Fehlende Pflegekräfte Problem unterm Corona-Brennglas

Fehlende Pflegekräfte. Problem unterm Corona-Brennglas .

SEBASTIAN HORSCH

Das Virus dreht den Blickwinkel. Während jahrelang darüber diskutiert wurde, ob die Republik sich zu viele Krankenhausbetten leistet, ist nun die Sorge groß, dass es in den Kliniken zu wenig Platz für Corona-Patienten geben könnte. Deutschland hat gesehen, was Italien passiert ist, und fürchtet nun, selbst überrannt zu werden.

Das wird hoffentlich nicht geschehen. Die Führungen in Berlin und München stemmen sich mit Macht dagegen und haben endgültig klargemacht, dass sie dabei zu fast allem entschlossen sind. In der Krise werden Kosten zur Nebensache, und das deutsche Gesundheitssystem erscheint trotz seiner Schwächen schlagkräftig. Das alles macht Mut. Gleichzeitig aber zeigt die Epidemie wie unterm Brennglas auf, wo die Probleme liegen, die sich über lange Zeit aufgebaut haben. Am schwersten wiegt dabei der frappierende Personalmangel, der die Kliniken schon seit vielen Jahren quält und jetzt Leben kosten könnte. Denn was helfen noch so viele Betten, wenn niemand mehr da ist, der die Patienten gut versorgen kann?
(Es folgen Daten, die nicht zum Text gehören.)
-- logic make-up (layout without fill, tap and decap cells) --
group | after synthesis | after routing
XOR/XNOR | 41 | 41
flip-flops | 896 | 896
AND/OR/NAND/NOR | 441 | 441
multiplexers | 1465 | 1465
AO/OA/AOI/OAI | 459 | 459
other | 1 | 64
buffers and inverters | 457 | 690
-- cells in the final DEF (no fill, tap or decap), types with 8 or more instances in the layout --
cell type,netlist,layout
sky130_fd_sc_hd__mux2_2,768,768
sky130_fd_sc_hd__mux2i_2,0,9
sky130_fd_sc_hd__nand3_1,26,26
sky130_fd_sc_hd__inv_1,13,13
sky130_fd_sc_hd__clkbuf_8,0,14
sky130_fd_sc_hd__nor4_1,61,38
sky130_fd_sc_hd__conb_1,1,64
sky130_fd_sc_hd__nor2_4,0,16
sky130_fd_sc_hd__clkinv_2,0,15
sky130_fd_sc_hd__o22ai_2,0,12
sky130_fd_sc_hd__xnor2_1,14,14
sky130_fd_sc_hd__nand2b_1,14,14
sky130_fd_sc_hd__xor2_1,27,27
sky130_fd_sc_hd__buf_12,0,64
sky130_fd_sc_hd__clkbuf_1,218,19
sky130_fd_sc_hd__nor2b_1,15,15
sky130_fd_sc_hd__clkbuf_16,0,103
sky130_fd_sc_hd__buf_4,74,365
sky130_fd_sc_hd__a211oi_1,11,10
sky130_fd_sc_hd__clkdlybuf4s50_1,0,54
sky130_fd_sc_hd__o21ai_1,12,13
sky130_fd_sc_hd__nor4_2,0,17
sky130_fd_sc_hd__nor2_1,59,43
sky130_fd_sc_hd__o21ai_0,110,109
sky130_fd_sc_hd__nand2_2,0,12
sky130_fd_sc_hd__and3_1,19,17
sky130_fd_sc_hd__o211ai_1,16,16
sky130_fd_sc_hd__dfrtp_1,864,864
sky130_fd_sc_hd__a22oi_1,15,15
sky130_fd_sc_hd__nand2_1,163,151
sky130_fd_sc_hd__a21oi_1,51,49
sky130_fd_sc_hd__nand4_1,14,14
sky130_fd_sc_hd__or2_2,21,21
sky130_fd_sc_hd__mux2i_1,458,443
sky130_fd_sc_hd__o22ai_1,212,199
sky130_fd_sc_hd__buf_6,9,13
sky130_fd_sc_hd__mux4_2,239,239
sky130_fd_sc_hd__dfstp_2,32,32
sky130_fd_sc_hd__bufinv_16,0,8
[src/rtl/simon_sequencer.sv]
// -----------------------------------------------------------------------------
// simon_sequencer
//   "Simon" memory-game sequencer. On start it picks a random colour, replays
//   the growing colour sequence on the lamps, then checks the player's presses
//   against it. Each completed round adds one random colour. A round of length
//   MAX_LEN wins. A wrong press, a multi-button press or a press timeout loses.
//
// Ports
//   clk        in   single clock, rising edge
//   reset_n    in   asynchronous active-low reset
//   start      in   one-cycle pulse, begins a game (only honoured in IDLE)
//   btn_press  in   [NUM_BTN] debounced one-cycle press pulses
//   rand_sym   in   [SW] free-running random symbol
//   flash      out  [NUM_BTN] one-hot lamp drive, registered
//   busy       out  high in every state except IDLE
//   score      out  [LW] rounds completed, registered
//   win        out  high throughout WIN
//   lose       out  high throughout LOSE
//
// States
//   state    | meaning
//   ---------+-----------------------------------------------------------
//   IDLE     | waiting for start
//   SHOW_ON  | lamp seq[idx] lit, ON_CYCLES clocks
//   SHOW_OFF | lamps dark, OFF_CYCLES clocks, then next symbol or INPUT
//   INPUT    | waiting for press of seq[idx], timer counts idle clocks
//   WIN      | full sequence repeated, held RESULT_CYCLES clocks
//   LOSE     | wrong/multi press or timeout, held RESULT_CYCLES clocks
// -----------------------------------------------------------------------------
module simon_sequencer #(
    parameter int NUM_BTN        = 4,
    parameter int MAX_LEN        = 16,
    parameter int ON_CYCLES      = 4,
    parameter int OFF_CYCLES     = 2,
    parameter int TIMEOUT_CYCLES = 64,
    parameter int RESULT_CYCLES  = 8,
    parameter int SW             = (NUM_BTN > 1) ? $clog2(NUM_BTN) : 1,
    parameter int LW             = $clog2(MAX_LEN + 1)
) (
    input  logic               clk,
    input  logic               reset_n,
    input  logic               start,
    input  logic [NUM_BTN-1:0] btn_press,
    input  logic [SW-1:0]      rand_sym,
    output logic [NUM_BTN-1:0] flash,
    output logic               busy,
    output logic [LW-1:0]      score,
    output logic               win,
    output logic               lose
);

    // memory address width (sequence entries 0..MAX_LEN-1)
    localparam int IW = (MAX_LEN > 1) ? $clog2(MAX_LEN) : 1;

    // one timer serves all phases, so size it for the longest one
    localparam int T_A   = (ON_CYCLES > OFF_CYCLES) ? ON_CYCLES : OFF_CYCLES;
    localparam int T_B   = (TIMEOUT_CYCLES > RESULT_CYCLES) ? TIMEOUT_CYCLES : RESULT_CYCLES;
    localparam int T_MAX = (T_A > T_B) ? T_A : T_B;
    localparam int TW    = $clog2(T_MAX + 1);

    localparam logic [2:0] S_IDLE     = 3'd0;
    localparam logic [2:0] S_SHOW_ON  = 3'd1;
    localparam logic [2:0] S_SHOW_OFF = 3'd2;
    localparam logic [2:0] S_INPUT    = 3'd3;
    localparam logic [2:0] S_WIN      = 3'd4;
    localparam logic [2:0] S_LOSE     = 3'd5;

    localparam logic [TW-1:0] C_ON_LOAD  = TW'(ON_CYCLES - 1);
    localparam logic [TW-1:0] C_OFF_LOAD = TW'(OFF_CYCLES - 1);
    localparam logic [TW-1:0] C_RES_LOAD = TW'(RESULT_CYCLES - 1);
    localparam logic [TW-1:0] C_TO_LAST  = TW'(TIMEOUT_CYCLES - 1);
    localparam logic [TW-1:0] C_T_ONE    = TW'(1);
    localparam logic [LW-1:0] C_ONE      = LW'(1);
    localparam logic [LW-1:0] C_MAX_LEN  = LW'(MAX_LEN);

    logic [2:0]         r_state;
    logic [NUM_BTN-1:0] r_flash;
    logic [LW-1:0]      r_score;
    logic [LW-1:0]      r_len;
    logic [LW-1:0]      r_idx;
    logic [TW-1:0]      r_timer;
    logic [SW-1:0]      r_seq [0:MAX_LEN-1];

    logic [SW-1:0]      w_rand_sym;
    logic [SW-1:0]      w_cur_sym;
    logic [SW-1:0]      w_nxt_sym;
    logic [SW-1:0]      w_head_sym;
    logic [NUM_BTN-1:0] w_expect;
    logic [LW-1:0]      w_idx_inc;
    logic               w_press_any;
    logic               w_press_ok;
    logic               w_last;
    logic               w_full;
    logic               w_seq_we;
    logic [IW-1:0]      w_seq_waddr;

    function automatic logic [NUM_BTN-1:0] f_onehot(input logic [SW-1:0] sym);
        f_onehot = NUM_BTN'(1) << sym;
    endfunction

    // fold the random symbol into the legal colour range
    assign w_rand_sym  = SW'(32'(rand_sym) % 32'(NUM_BTN));

    assign w_idx_inc   = r_idx + C_ONE;
    assign w_cur_sym   = r_seq[r_idx[IW-1:0]];
    assign w_nxt_sym   = r_seq[w_idx_inc[IW-1:0]];
    assign w_head_sym  = r_seq[0];
    assign w_expect    = f_onehot(w_cur_sym);

    // a multi-bit press can never equal a one-hot expectation, so it fails here
    assign w_press_any = |btn_press;
    assign w_press_ok  = (btn_press == w_expect);
    assign w_last      = (r_idx == r_len - C_ONE);
    assign w_full      = (r_len == C_MAX_LEN);

    // sequence memory write port: first symbol on start, one more per round
    always_comb begin
        w_seq_we    = 1'b0;
        w_seq_waddr = '0;
        if (r_state == S_IDLE && start) begin
            w_seq_we    = 1'b1;
            w_seq_waddr = '0;
        end else if (r_state == S_INPUT && w_press_any && w_press_ok && w_last && !w_full) begin
            w_seq_we    = 1'b1;
            w_seq_waddr = r_len[IW-1:0];
        end
    end

    // no reset: every entry is written before the FSM can index it
    always_ff @(posedge clk) begin
        if (w_seq_we) begin
            r_seq[w_seq_waddr] <= w_rand_sym;
        end
    end

    always_ff @(posedge clk or negedge reset_n) begin
        if (!reset_n) begin
            r_state <= S_IDLE;
            r_flash <= '0;
            r_score <= '0;
            r_len   <= '0;
            r_idx   <= '0;
            r_timer <= '0;
        end else begin
            case (r_state)
                S_IDLE: begin
                    if (start) begin
                        r_state <= S_SHOW_ON;
                        r_flash <= f_onehot(w_rand_sym);
                        r_len   <= C_ONE;
                        r_idx   <= '0;
                        r_score <= '0;
                        r_timer <= C_ON_LOAD;
                    end
                end

                S_SHOW_ON: begin
                    if (r_timer == '0) begin
                        r_state <= S_SHOW_OFF;
                        r_flash <= '0;
                        r_timer <= C_OFF_LOAD;
                    end else begin
                        r_timer <= r_timer - C_T_ONE;
                    end
                end

                S_SHOW_OFF: begin
                    if (r_timer == '0) begin
                        if (!w_last) begin
                            r_state <= S_SHOW_ON;
                            r_idx   <= w_idx_inc;
                            r_flash <= f_onehot(w_nxt_sym);
                            r_timer <= C_ON_LOAD;
                        end else begin
                            r_state <= S_INPUT;
                            r_idx   <= '0;
                            r_timer <= '0;
                        end
                    end else begin
                        r_timer <= r_timer - C_T_ONE;
                    end
                end

                // timer counts up here: idle clocks since entry or last good press
                S_INPUT: begin
                    if (w_press_any) begin
                        if (!w_press_ok) begin
                            r_state <= S_LOSE;
                            r_timer <= C_RES_LOAD;
                        end else if (!w_last) begin
                            r_idx   <= w_idx_inc;
                            r_timer <= '0;
                        end else if (!w_full) begin
                            r_state <= S_SHOW_ON;
                            r_score <= r_score + C_ONE;
                            r_len   <= r_len + C_ONE;
                            r_idx   <= '0;
                            r_flash <= f_onehot(w_head_sym);
                            r_timer <= C_ON_LOAD;
                        end else begin
                            r_state <= S_WIN;
                            r_score <= C_MAX_LEN;
                            r_timer <= C_RES_LOAD;
                        end
                    end else if (r_timer == C_TO_LAST) begin
                        r_state <= S_LOSE;
                        r_timer <= C_RES_LOAD;
                    end else begin
                        r_timer <= r_timer + C_T_ONE;
                    end
                end

                S_WIN, S_LOSE: begin
                    if (r_timer == '0) begin
                        r_state <= S_IDLE;
                    end else begin
                        r_timer <= r_timer - C_T_ONE;
                    end
                end

                default: begin
                    r_state <= S_IDLE;
                    r_flash <= '0;
                    r_timer <= '0;
                end
            endcase
        end
    end

    assign flash = r_flash;
    assign score = r_score;
    assign busy  = (r_state != S_IDLE);
    assign win   = (r_state == S_WIN);
    assign lose  = (r_state == S_LOSE);

endmodule
[src/rtl/corner_finder.sv]
`default_nettype none
// corner_finder: tracks the TL/TR/BR/BL extreme marker pixels of each frame and
// publishes them when the frame holds at least MIN_HITS hits.  Rev 1.0
module corner_finder #(
   parameter int MIN_HITS = 4
) (
   input  logic        clk,
   input  logic        reset,
   input  logic        frame_start,
   input  logic        frame_end,
   input  logic        pixel_valid,
   input  logic        pixel_hit,
   input  logic [9:0]  x,
   input  logic [9:0]  y,
   output logic [79:0] corners,
   output logic        corners_valid,
   output logic        frame_miss,
   output logic        busy
);

   typedef enum logic [1:0] {
      IDLE    = 2'd0,
      SCAN    = 2'd1,
      PUBLISH = 2'd2
   } state_t;

   localparam logic [15:0] c_MIN_HITS = 16'(MIN_HITS);
   localparam logic [15:0] c_CNT_MAX  = 16'hFFFF;

   state_t      state_q, state_d;
   logic [15:0] hit_cnt_q, hit_cnt_d;
   logic [19:0] tl_q, tl_d;
   logic [19:0] tr_q, tr_d;
   logic [19:0] br_q, br_d;
   logic [19:0] bl_q, bl_d;
   logic [79:0] corners_q, corners_d;
   logic        corners_valid_q, corners_valid_d;
   logic        frame_miss_q, frame_miss_d;

   // Each accumulator stores the winning pixel {x,y}; its metric is recomputed.
   function automatic logic [10:0] sum_of(input logic [19:0] p);
      return {1'b0, p[19:10]} + {1'b0, p[9:0]};
   endfunction

   function automatic logic signed [10:0] diff_of(input logic [19:0] p);
      return $signed({1'b0, p[19:10]}) - $signed({1'b0, p[9:0]});
   endfunction

   logic [19:0]        w_pix;
   logic [10:0]        w_sum;
   logic signed [10:0] w_diff;
   logic               w_hit;
   logic               w_first;

   assign w_pix   = {x, y};
   assign w_sum   = sum_of(w_pix);
   assign w_diff  = diff_of(w_pix);
   assign w_hit   = pixel_valid & pixel_hit;
   assign w_first = (hit_cnt_q == 16'd0);

   always_comb begin
      state_d         = state_q;
      hit_cnt_d       = hit_cnt_q;
      tl_d            = tl_q;
      tr_d            = tr_q;
      br_d            = br_q;
      bl_d            = bl_q;
      corners_d       = corners_q;
      corners_valid_d = 1'b0;
      frame_miss_d    = 1'b0;

      case (state_q)
         IDLE: begin
            if (frame_start) begin
               hit_cnt_d = 16'd0;
               state_d   = SCAN;
            end
         end

         SCAN: begin
            if (w_hit) begin
               if (hit_cnt_q != c_CNT_MAX) begin
                  hit_cnt_d = hit_cnt_q + 16'd1;
               end
               // Strict comparisons keep the earliest pixel on ties.
               if (w_first || (w_sum < sum_of(tl_q)))   tl_d = w_pix;
               if (w_first || (w_sum > sum_of(br_q)))   br_d = w_pix;
               if (w_first || (w_diff > diff_of(tr_q))) tr_d = w_pix;
               if (w_first || (w_diff < diff_of(bl_q))) bl_d = w_pix;
            end
            if (frame_end) begin
               state_d = PUBLISH;
            end else if (frame_start) begin
               hit_cnt_d = 16'd0;
            end
         end

         PUBLISH: begin
            if (hit_cnt_q >= c_MIN_HITS) begin
               corners_d       = {tl_q, tr_q, br_q, bl_q};
               corners_valid_d = 1'b1;
            end else begin
               frame_miss_d = 1'b1;
            end
            if (frame_start) begin
               hit_cnt_d = 16'd0;
               state_d   = SCAN;
            end else begin
               state_d = IDLE;
            end
         end

         default: begin
            state_d = IDLE;
         end
      endcase
   end

   always_ff @(posedge clk or posedge reset) begin
      if (reset) begin
         state_q         <= IDLE;
         hit_cnt_q       <= 16'd0;
         tl_q            <= 20'd0;
         tr_q            <= 20'd0;
         br_q            <= 20'd0;
         bl_q            <= 20'd0;
         corners_q       <= 80'd0;
         corners_valid_q <= 1'b0;
         frame_miss_q    <= 1'b0;
      end else begin
         state_q         <= state_d;
         hit_cnt_q       <= hit_cnt_d;
         tl_q            <= tl_d;
         tr_q            <= tr_d;
         br_q            <= br_d;
         bl_q            <= bl_d;
         corners_q       <= corners_d;
         corners_valid_q <= corners_valid_d;
         frame_miss_q    <= frame_miss_d;
      end
   end

   assign corners       = corners_q;
   assign corners_valid = corners_valid_q;
   assign frame_miss    = frame_miss_q;
   assign busy          = (state_q != IDLE);

endmodule
`default_nettype wire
Dass auch in der Krankenpflege in immer höherer Zahl Fachkräfte fehlen, ist lange bekannt. Experten warnen schon seit vielen Jahren in drastischen Worten vor einem sich anbahnenden Notstand. Doch in die allererste Reihe hat es das unpopuläre Thema trotzdem nie ganz geschafft – weder in der Politik noch bei den Wählern. Irgendwas erschien immer gerade wichtiger. Wenn sich zumindest das nun endlich grundlegend ändert, könnte in dieser Krise vielleicht auch eine kleine Chance liegen.